_TASK TO CARRY OUT:_ Set down each record exactly as written.

_SOURCE INFORMATION:_
= = =
===== src/source/icache_pkg.sv =====
package icache_pkg;

  //////////////////////////////////////////////////
  // sizes
  //////////////////////////////////////////////////
  localparam int DATA_WIDTH   = 128;                        // one block
  localparam int BLOCK_BYTES  = DATA_WIDTH / 8;             // 16
  localparam int ADDR_W       = 16;                         // 64 KB memory
  localparam int OFFSET_W     = $clog2(BLOCK_BYTES);        // 4 bits
  localparam int CACHE_DEPTH  = 64;                         // 1 KB cache
  localparam int INDEX_W      = $clog2(CACHE_DEPTH);        // 6 bits
  localparam int TAG_W        = ADDR_W - INDEX_W - OFFSET_W; // 6 bits
  localparam int BLOCK_ADDR_W = TAG_W + INDEX_W;            // memory address width

  // a 32-bit instruction at this offset or above spills into the next block
  localparam logic [OFFSET_W-1:0] MISALIGN_OFFSET = OFFSET_W'(BLOCK_BYTES - 3);

  //////////////////////////////////////////////////
  // address views
  //////////////////////////////////////////////////
  typedef struct packed {
    logic [TAG_W-1:0]    tag;
    logic [INDEX_W-1:0]  index;
    logic [OFFSET_W-1:0] offset;
  } icache_fields_t;

  typedef struct packed {
    logic [BLOCK_ADDR_W-1:0] block_addr; // tag and index together
    logic [OFFSET_W-1:0]     offset;
  } icache_block_t;

  typedef union packed {
    icache_fields_t fields; // for the arrays
    icache_block_t  block;  // for the memory side
  } icache_addr_u;

  // miss controller outputs
  typedef struct packed {
    logic cache_wren;
    logic set_valid;
    logic replace_tag;
    logic addr_sel;          // 0 current block, 1 next block
    logic set_valid_align;
    logic replace_tag_align;
  } icache_ctrl_t;

  typedef enum logic [1:0] {
    S_COMPARE,
    S_FILL,
    S_FILL_ALIGN
  } icache_state_e;

endpackage


===== src/source/icache_fsm.sv =====
`timescale 1ns/1ps

module icache_fsm (
  input  logic                              i_clk,
  input  logic                              i_reset,
  input  logic                              i_hit,
  input  logic                              i_hit_align,
  input  logic [icache_pkg::OFFSET_W-1:0]   i_offset,
  input  logic                              i_mem_ready,
  output icache_pkg::icache_ctrl_t          o_ctrl,
  output logic                              o_mem_rden,
  output logic                              o_stall
);

  icache_pkg::icache_state_e state;
  icache_pkg::icache_state_e state_next;

  logic misaligned;
  logic align_miss;

  // instruction runs into the following block
  assign misaligned = (i_offset >= icache_pkg::MISALIGN_OFFSET);
  assign align_miss = misaligned && !i_hit_align;

  //////////////////////////////////////////////////
  // state register
  //////////////////////////////////////////////////
  always_ff @(posedge i_clk) begin
    if (i_reset) begin
      state <= icache_pkg::S_COMPARE;
    end else begin
      state <= state_next;
    end
  end

  //////////////////////////////////////////////////
  // next state and outputs
  //////////////////////////////////////////////////
  always_comb begin
    state_next = state;
    o_ctrl     = '0;
    o_mem_rden = 1'b0;
    o_stall    = 1'b1;

    case (state)
      icache_pkg::S_COMPARE: begin
        o_stall = !i_hit || align_miss;
        if (!i_hit) begin
          state_next = icache_pkg::S_FILL;       // primary block first
        end else if (align_miss) begin
          state_next = icache_pkg::S_FILL_ALIGN;
        end
      end

      icache_pkg::S_FILL: begin
        o_mem_rden = 1'b1;
        if (i_mem_ready) begin
          o_ctrl.cache_wren  = 1'b1;
          o_ctrl.set_valid   = 1'b1;
          o_ctrl.replace_tag = 1'b1;
          state_next         = icache_pkg::S_COMPARE; // recheck the second block there
        end
      end

      icache_pkg::S_FILL_ALIGN: begin
        o_mem_rden      = 1'b1;
        o_ctrl.addr_sel = 1'b1; // memory and write both on next block
        if (i_mem_ready) begin
          o_ctrl.cache_wren        = 1'b1;
          o_ctrl.set_valid_align   = 1'b1;
          o_ctrl.replace_tag_align = 1'b1;
          state_next               = icache_pkg::S_COMPARE;
        end
      end

      default: begin
        state_next = icache_pkg::S_COMPARE;
      end
    endcase
  end

endmodule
= = =
_EXERCISE ANSWER:_
===== src/source/icache_pkg.sv =====
package icache_pkg;

  //////////////////////////////////////////////////
  // sizes
  //////////////////////////////////////////////////
  localparam int DATA_WIDTH   = 128;                        // one block
  localparam int BLOCK_BYTES  = DATA_WIDTH / 8;             // 16
  localparam int ADDR_W       = 16;                         // 64 KB memory
  localparam int OFFSET_W     = $clog2(BLOCK_BYTES);        // 4 bits
  localparam int CACHE_DEPTH  = 64;                         // 1 KB cache
  localparam int INDEX_W      = $clog2(CACHE_DEPTH);        // 6 bits
  localparam int TAG_W        = ADDR_W - INDEX_W - OFFSET_W; // 6 bits
  localparam int BLOCK_ADDR_W = TAG_W + INDEX_W;            // memory address width

  // a 32-bit instruction at this offset or above spills into the next block
  localparam logic [OFFSET_W-1:0] MISALIGN_OFFSET = OFFSET_W'(BLOCK_BYTES - 3);

  //////////////////////////////////////////////////
  // address views
  //////////////////////////////////////////////////
  typedef struct packed {
    logic [TAG_W-1:0]    tag;
    logic [INDEX_W-1:0]  index;
    logic [OFFSET_W-1:0] offset;
  } icache_fields_t;

  typedef struct packed {
    logic [BLOCK_ADDR_W-1:0] block_addr; // tag and index together
    logic [OFFSET_W-1:0]     offset;
  } icache_block_t;

  typedef union packed {
    icache_fields_t fields; // for the arrays
    icache_block_t  block;  // for the memory side
  } icache_addr_u;

  // miss controller outputs
  typedef struct packed {
    logic cache_wren;
    logic set_valid;
    logic replace_tag;
    logic addr_sel;          // 0 current block, 1 next block
    logic set_valid_align;
    logic replace_tag_align;
  } icache_ctrl_t;

  typedef enum logic [1:0] {
    S_COMPARE,
    S_FILL,
    S_FILL_ALIGN
  } icache_state_e;

endpackage


===== src/source/icache_fsm.sv =====
`timescale 1ns/1ps

module icache_fsm (
  input  logic                              i_clk,
  input  logic                              i_reset,
  input  logic                              i_hit,
  input  logic                              i_hit_align,
  input  logic [icache_pkg::OFFSET_W-1:0]   i_offset,
  input  logic                              i_mem_ready,
  output icache_pkg::icache_ctrl_t          o_ctrl,
  output logic                              o_mem_rden,
  output logic                              o_stall
);

  icache_pkg::icache_state_e state;
  icache_pkg::icache_state_e state_next;

  logic misaligned;
  logic align_miss;

  // instruction runs into the following block
  assign misaligned = (i_offset >= icache_pkg::MISALIGN_OFFSET);
  assign align_miss = misaligned && !i_hit_align;

  //////////////////////////////////////////////////
  // state register
  //////////////////////////////////////////////////
  always_ff @(posedge i_clk) begin
    if (i_reset) begin
      state <= icache_pkg::S_COMPARE;
    end else begin
      state <= state_next;
    end
  end

  //////////////////////////////////////////////////
  // next state and outputs
  //////////////////////////////////////////////////
  always_comb begin
    state_next = state;
    o_ctrl     = '0;
    o_mem_rden = 1'b0;
    o_stall    = 1'b1;

    case (state)
      icache_pkg::S_COMPARE: begin
        o_stall = !i_hit || align_miss;
        if (!i_hit) begin
          state_next = icache_pkg::S_FILL;       // primary block first
        end else if (align_miss) begin
          state_next = icache_pkg::S_FILL_ALIGN;
        end
      end

      icache_pkg::S_FILL: begin
        o_mem_rden = 1'b1;
        if (i_mem_ready) begin
          o_ctrl.cache_wren  = 1'b1;
          o_ctrl.set_valid   = 1'b1;
          o_ctrl.replace_tag = 1'b1;
          state_next         = icache_pkg::S_COMPARE; // recheck the second block there
        end
      end

      icache_pkg::S_FILL_ALIGN: begin
        o_mem_rden      = 1'b1;
        o_ctrl.addr_sel = 1'b1; // memory and write both on next block
        if (i_mem_ready) begin
          o_ctrl.cache_wren        = 1'b1;
          o_ctrl.set_valid_align   = 1'b1;
          o_ctrl.replace_tag_align = 1'b1;
          state_next               = icache_pkg::S_COMPARE;
        end
      end

      default: begin
        state_next = icache_pkg::S_COMPARE;
      end
    endcase
  end

endmodule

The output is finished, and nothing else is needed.